Work task
If a line below contains the string "little", copy it out.

Stored data entries
◆ ◆ ◆

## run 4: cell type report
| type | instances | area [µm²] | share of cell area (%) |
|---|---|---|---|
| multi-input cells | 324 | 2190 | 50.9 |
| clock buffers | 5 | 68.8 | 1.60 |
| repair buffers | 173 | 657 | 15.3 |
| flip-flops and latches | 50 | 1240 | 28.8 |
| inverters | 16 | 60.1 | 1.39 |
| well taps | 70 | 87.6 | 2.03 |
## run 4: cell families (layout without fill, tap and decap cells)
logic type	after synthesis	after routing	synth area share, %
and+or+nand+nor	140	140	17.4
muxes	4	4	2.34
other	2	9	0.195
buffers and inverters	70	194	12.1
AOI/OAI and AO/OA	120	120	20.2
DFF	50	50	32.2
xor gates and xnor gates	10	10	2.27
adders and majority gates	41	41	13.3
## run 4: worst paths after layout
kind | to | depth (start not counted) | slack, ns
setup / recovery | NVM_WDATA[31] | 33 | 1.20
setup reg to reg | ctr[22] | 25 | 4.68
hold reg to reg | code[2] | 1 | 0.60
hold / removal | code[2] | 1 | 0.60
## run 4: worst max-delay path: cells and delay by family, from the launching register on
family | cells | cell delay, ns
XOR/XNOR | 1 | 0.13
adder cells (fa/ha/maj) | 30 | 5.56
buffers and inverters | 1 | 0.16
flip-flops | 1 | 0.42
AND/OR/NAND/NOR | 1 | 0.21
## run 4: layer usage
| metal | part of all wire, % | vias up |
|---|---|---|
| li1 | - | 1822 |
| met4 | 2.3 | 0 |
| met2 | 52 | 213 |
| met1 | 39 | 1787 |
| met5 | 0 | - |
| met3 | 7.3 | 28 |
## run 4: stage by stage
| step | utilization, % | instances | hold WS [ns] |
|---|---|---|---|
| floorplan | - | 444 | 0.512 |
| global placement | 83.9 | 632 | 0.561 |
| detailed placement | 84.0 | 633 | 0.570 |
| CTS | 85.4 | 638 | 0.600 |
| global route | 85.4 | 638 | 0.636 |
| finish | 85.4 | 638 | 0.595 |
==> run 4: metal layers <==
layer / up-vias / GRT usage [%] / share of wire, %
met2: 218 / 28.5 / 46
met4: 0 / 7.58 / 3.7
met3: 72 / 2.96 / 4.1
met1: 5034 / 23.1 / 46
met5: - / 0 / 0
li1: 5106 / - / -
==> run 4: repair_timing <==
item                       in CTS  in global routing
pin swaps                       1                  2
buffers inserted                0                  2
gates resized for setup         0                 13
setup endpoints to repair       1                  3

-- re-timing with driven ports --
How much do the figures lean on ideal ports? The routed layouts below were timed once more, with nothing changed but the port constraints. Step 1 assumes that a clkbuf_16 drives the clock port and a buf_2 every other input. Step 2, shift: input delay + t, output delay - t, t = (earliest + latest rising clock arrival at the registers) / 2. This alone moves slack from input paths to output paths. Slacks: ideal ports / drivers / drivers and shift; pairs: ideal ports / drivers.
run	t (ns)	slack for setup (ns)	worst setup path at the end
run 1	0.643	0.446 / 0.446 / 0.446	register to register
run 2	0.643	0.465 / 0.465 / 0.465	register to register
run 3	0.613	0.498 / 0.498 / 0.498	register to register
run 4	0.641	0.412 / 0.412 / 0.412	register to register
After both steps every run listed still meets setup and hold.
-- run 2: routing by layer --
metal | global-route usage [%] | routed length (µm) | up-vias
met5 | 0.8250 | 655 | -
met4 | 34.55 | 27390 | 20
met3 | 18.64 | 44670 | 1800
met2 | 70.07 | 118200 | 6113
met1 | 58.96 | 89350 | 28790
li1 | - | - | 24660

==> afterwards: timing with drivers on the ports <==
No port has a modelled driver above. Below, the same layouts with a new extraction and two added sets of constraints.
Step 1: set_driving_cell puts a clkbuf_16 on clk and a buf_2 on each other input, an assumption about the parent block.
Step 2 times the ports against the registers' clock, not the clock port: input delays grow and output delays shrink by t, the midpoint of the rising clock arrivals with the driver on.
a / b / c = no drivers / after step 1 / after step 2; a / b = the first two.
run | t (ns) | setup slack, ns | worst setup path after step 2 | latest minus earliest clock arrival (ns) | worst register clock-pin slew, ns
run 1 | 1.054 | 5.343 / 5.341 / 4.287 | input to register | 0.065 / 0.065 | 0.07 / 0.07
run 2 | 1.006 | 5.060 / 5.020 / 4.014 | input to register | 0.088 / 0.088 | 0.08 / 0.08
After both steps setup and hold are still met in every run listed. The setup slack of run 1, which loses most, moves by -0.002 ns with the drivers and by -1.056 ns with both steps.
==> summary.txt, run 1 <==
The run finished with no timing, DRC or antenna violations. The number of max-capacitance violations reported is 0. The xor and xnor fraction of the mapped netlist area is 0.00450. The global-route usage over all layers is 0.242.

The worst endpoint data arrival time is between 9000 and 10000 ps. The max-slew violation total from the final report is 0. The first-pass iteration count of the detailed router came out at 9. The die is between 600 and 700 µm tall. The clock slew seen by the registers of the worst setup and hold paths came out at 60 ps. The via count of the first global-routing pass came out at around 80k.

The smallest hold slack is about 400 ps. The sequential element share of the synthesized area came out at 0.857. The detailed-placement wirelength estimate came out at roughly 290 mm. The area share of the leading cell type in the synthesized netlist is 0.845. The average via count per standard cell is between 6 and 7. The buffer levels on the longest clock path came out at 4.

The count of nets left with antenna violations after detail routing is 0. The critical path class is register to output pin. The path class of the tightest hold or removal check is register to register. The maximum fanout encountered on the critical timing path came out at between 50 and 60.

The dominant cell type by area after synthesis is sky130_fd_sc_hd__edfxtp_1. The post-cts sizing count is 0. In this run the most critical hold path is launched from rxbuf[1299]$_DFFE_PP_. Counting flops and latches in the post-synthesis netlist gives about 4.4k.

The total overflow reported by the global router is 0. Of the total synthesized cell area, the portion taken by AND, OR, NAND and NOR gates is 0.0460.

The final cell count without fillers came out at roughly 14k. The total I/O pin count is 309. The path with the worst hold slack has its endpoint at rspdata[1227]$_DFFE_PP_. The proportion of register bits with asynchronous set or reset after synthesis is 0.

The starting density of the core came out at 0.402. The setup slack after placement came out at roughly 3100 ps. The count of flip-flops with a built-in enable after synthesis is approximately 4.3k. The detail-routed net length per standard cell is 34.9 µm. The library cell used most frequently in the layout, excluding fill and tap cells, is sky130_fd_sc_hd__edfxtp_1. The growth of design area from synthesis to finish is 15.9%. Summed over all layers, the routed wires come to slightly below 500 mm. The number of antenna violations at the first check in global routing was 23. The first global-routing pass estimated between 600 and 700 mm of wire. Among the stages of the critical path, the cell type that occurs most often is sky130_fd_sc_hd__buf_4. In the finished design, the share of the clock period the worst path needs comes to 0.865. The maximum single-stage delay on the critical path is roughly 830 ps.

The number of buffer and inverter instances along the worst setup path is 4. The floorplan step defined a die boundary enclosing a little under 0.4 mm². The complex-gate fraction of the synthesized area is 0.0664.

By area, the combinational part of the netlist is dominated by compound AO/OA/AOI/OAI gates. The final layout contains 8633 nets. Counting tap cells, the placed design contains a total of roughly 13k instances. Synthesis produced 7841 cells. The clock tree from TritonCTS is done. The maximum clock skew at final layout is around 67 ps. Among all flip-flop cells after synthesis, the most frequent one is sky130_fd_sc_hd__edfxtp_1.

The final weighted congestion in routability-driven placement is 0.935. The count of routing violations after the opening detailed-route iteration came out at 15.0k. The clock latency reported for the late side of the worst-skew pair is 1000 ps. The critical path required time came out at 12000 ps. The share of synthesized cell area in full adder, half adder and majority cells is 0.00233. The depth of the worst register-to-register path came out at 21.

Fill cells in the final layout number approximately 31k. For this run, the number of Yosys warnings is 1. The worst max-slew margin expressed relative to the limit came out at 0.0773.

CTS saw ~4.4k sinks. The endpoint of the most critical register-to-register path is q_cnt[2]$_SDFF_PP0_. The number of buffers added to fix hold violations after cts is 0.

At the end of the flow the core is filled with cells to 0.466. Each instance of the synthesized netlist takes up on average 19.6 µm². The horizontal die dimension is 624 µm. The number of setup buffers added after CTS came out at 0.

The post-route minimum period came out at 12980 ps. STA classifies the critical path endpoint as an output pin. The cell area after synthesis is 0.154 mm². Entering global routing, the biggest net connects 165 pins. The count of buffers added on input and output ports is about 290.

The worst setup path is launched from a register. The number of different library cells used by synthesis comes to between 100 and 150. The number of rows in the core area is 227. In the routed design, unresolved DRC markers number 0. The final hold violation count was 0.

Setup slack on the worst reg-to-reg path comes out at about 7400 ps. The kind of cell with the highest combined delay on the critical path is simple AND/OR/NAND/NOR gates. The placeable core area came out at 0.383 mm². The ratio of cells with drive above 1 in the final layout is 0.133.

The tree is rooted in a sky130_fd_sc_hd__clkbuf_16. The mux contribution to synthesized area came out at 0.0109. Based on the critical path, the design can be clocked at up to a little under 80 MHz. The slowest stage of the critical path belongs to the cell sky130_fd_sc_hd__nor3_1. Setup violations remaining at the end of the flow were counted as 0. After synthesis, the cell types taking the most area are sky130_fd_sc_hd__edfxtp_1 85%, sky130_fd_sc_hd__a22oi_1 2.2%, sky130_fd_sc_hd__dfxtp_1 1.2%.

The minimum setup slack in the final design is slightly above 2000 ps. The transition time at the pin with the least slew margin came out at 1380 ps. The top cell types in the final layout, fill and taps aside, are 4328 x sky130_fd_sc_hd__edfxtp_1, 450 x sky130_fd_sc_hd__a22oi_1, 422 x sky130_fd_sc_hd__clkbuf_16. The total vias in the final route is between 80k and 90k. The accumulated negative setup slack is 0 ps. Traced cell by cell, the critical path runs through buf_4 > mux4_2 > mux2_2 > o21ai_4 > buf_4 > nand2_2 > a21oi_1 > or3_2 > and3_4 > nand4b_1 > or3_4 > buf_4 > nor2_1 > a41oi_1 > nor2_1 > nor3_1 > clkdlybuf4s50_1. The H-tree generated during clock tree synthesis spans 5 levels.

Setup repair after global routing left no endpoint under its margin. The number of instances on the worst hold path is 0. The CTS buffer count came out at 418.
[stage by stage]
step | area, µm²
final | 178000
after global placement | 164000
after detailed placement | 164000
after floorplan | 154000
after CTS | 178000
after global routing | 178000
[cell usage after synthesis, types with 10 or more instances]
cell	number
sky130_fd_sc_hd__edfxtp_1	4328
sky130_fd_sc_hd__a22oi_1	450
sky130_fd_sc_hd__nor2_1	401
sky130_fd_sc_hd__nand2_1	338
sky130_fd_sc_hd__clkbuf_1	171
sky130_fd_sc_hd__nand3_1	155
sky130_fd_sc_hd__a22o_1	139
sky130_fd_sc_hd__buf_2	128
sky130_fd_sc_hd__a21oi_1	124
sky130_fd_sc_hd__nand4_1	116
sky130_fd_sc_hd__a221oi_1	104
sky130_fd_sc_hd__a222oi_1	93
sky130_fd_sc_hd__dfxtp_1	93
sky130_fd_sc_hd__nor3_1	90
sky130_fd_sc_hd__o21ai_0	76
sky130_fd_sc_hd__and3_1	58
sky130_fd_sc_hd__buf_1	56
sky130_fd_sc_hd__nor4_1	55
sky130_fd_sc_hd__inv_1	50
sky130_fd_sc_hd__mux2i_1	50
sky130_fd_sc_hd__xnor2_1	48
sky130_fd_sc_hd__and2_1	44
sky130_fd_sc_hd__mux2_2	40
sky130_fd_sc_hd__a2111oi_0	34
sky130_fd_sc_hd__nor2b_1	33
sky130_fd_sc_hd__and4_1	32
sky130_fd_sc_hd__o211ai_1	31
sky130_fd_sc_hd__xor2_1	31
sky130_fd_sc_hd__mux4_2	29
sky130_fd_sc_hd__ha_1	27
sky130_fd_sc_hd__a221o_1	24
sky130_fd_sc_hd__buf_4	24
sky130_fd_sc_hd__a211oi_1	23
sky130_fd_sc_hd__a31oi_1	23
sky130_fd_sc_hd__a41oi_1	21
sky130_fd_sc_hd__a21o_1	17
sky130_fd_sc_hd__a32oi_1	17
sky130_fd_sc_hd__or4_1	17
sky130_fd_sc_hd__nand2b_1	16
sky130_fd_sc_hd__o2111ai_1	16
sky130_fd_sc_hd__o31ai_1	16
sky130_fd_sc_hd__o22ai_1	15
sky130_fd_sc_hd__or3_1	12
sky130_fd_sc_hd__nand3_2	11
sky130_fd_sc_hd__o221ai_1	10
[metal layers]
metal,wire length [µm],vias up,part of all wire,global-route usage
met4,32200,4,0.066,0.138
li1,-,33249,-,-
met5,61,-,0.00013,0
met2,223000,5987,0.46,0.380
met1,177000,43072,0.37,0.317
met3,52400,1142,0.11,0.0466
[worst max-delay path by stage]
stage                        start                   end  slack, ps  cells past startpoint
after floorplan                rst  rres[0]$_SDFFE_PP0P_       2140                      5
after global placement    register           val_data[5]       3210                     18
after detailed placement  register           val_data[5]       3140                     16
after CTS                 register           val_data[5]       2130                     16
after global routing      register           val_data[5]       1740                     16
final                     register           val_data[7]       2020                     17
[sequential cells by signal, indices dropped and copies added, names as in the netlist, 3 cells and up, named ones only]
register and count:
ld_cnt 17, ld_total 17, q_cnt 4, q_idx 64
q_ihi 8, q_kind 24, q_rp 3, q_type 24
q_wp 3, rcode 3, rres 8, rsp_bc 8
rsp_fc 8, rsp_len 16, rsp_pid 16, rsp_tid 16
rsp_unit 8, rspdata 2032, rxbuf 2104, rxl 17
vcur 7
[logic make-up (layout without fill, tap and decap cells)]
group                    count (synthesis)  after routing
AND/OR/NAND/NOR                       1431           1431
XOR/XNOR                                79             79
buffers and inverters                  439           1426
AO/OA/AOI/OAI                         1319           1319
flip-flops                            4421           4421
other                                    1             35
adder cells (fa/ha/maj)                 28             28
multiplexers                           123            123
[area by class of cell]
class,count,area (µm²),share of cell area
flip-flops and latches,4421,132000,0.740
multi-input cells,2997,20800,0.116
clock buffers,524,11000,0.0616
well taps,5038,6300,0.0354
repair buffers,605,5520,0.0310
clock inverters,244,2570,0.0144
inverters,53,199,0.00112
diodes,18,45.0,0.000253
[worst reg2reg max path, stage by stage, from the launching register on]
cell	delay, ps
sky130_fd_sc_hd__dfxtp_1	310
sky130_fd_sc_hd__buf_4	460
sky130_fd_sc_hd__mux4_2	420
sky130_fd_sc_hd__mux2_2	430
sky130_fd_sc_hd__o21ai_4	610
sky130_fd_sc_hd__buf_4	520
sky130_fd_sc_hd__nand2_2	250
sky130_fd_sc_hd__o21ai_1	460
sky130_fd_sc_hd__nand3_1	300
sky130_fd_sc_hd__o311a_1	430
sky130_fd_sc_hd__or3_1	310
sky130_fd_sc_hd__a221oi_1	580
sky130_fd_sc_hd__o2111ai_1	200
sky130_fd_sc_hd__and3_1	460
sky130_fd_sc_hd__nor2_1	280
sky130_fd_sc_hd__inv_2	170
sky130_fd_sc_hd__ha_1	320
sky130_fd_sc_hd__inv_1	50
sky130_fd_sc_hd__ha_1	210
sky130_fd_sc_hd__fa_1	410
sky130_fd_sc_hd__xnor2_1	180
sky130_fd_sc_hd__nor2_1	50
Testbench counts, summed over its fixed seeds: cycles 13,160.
Background: an optimization exercise with open tools, aiming at small area. Do not read the settings as production practice.
Where RTL was checked, it was by simulation tests only, not by an equivalence proof against the original.
No activity file was given, so power comes from the tool's default toggle rates.

## tundra
## fspfa_meas
module fspfa_meas (
    input  wire        clk,
    input  wire        rst,
    input  wire        req_valid,
    output wire        req_ready,
    input  wire        req_op,
    input  wire [7:0]  req_addr,
    input  wire [3:0]  req_idx,
    input  wire [7:0]  req_hi,
    input  wire [7:0]  req_lo,
    input  wire [7:0]  req_eb,
    input  wire [1:0]  req_debug,
    output wire        rsp_valid,
    output wire [63:0] rsp_value,
    output wire [1:0]  rsp_cnt,
    output wire [63:0] rsp_cand,
    output wire [63:0] rsp_prev,
    output wire [1:0]  rsp_prev_cnt,
    output wire [1:0]  rsp_dec_log,
    output wire [2:0]  rsp_filt_log
);
    localparam N   = 36;       
    localparam EW  = 22;       
    localparam W   = 16;       
    localparam T   = N - 3;    
    reg [N*EW-1:0] ring;
    reg [1:0] hi;
    reg [3:0] hs;
    reg       fl;              
    reg [3:0] st;
    wire busy = (st != 4'd0);
    wire last = (st == 4'd15);
    reg [15:0] cm, pm;
    reg [3:0]  ck, pk;
    reg [1:0]  pc;
    reg [1:0]  dlog;
    reg [2:0]  cls;
    reg        op;
    reg        dcv_nz;
    reg [59:0] acc_c, acc_p;
  ...
clock: 18.0 ns
lec_check: 0
cap_margin: 20
core_margin: 2
core_utilization: 50
place_density: 0.6
slew_margin: 20
standard.sh (not shown) runs the stock make flow with config.mk's settings and CLKGATE_MAP_FILE= SYNTH_SCRIPT=/design/flow/synth_recipe.tcl, a recipe that flattens the netlist after the stock synthesis.
==> flow/flow/run.sh <==
#!/bin/bash
set -e
export CTS_ARGS="-sink_clustering_enable -repair_clock_nets -dont_use_dummy_load -buf_list sky130_fd_sc_hd__clkbuf_8"
export BUFFER_PORTS_ARGS="-buffer_cell sky130_fd_sc_hd__buf_1"
bash standard.sh > standard.log 2>&1
diff inputs: tundra => cedar
- CTS_BUF_LIST now sky130_fd_sc_hd__clkbuf_4, previously not set
- PLACE_DENSITY now 0.4, was 0.6
- CORE_UTILIZATION now 25, was 50
==> flow/run.sh (new file) <==
#!/bin/bash
# synth_recipe.tcl (not shown) runs the flow's synth.tcl, then flattens the netlist and writes it again
# the make line also repeats each setting of config.mk as NAME=value (left out here)
make -C /OpenROAD-flow-scripts/flow DESIGN_CONFIG=/design/flow/config.mk WORK_HOME=/design/flow/orfs CLKGATE_MAP_FILE= SYNTH_SCRIPT=/design/flow/synth_recipe.tcl finish
removed: flow/flow/run.sh
removed: flow/standard.sh
cedar has cell count above what tundra had.
In the reports for tundra and cedar, the larger area overhead of the layout relative to synthesis belongs to cedar.
On cedar: number of tap cells inserted is about 100% higher than what tundra gave.
Between tundra and cedar, clock network latency to the later pin of the worst-skew pair is higher for cedar, tundra comes in under that.
Of the two values seen for capture point of the critical path, rsp_value[10] was produced by cedar and acc_c[59] by tundra.
cedar vs. tundra: design area picked up an extra 3600 um2; power share of the combinational group up 0.7 points.
Diff tundra -> cedar: portion of total power attributed to sequential cells shows a reduction of 4.2 points; post-synthesis instance area shows no meaningful change; utilization shows a reduction of 25 points.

◆ ◆ ◆

Expected output
The number of buffer and inverter instances along the worst setup path is 4. The floorplan step defined a die boundary enclosing a little under 0.4 mm². The complex-gate fraction of the synthesized area is 0.0664.
The tree is rooted in a sky130_fd_sc_hd__clkbuf_16. The mux contribution to synthesized area came out at 0.0109. Based on the critical path, the design can be clocked at up to a little under 80 MHz. The slowest stage of the critical path belongs to the cell sky130_fd_sc_hd__nor3_1. Setup violations remaining at the end of the flow were counted as 0. After synthesis, the cell types taking the most area are sky130_fd_sc_hd__edfxtp_1 85%, sky130_fd_sc_hd__a22oi_1 2.2%, sky130_fd_sc_hd__dfxtp_1 1.2%.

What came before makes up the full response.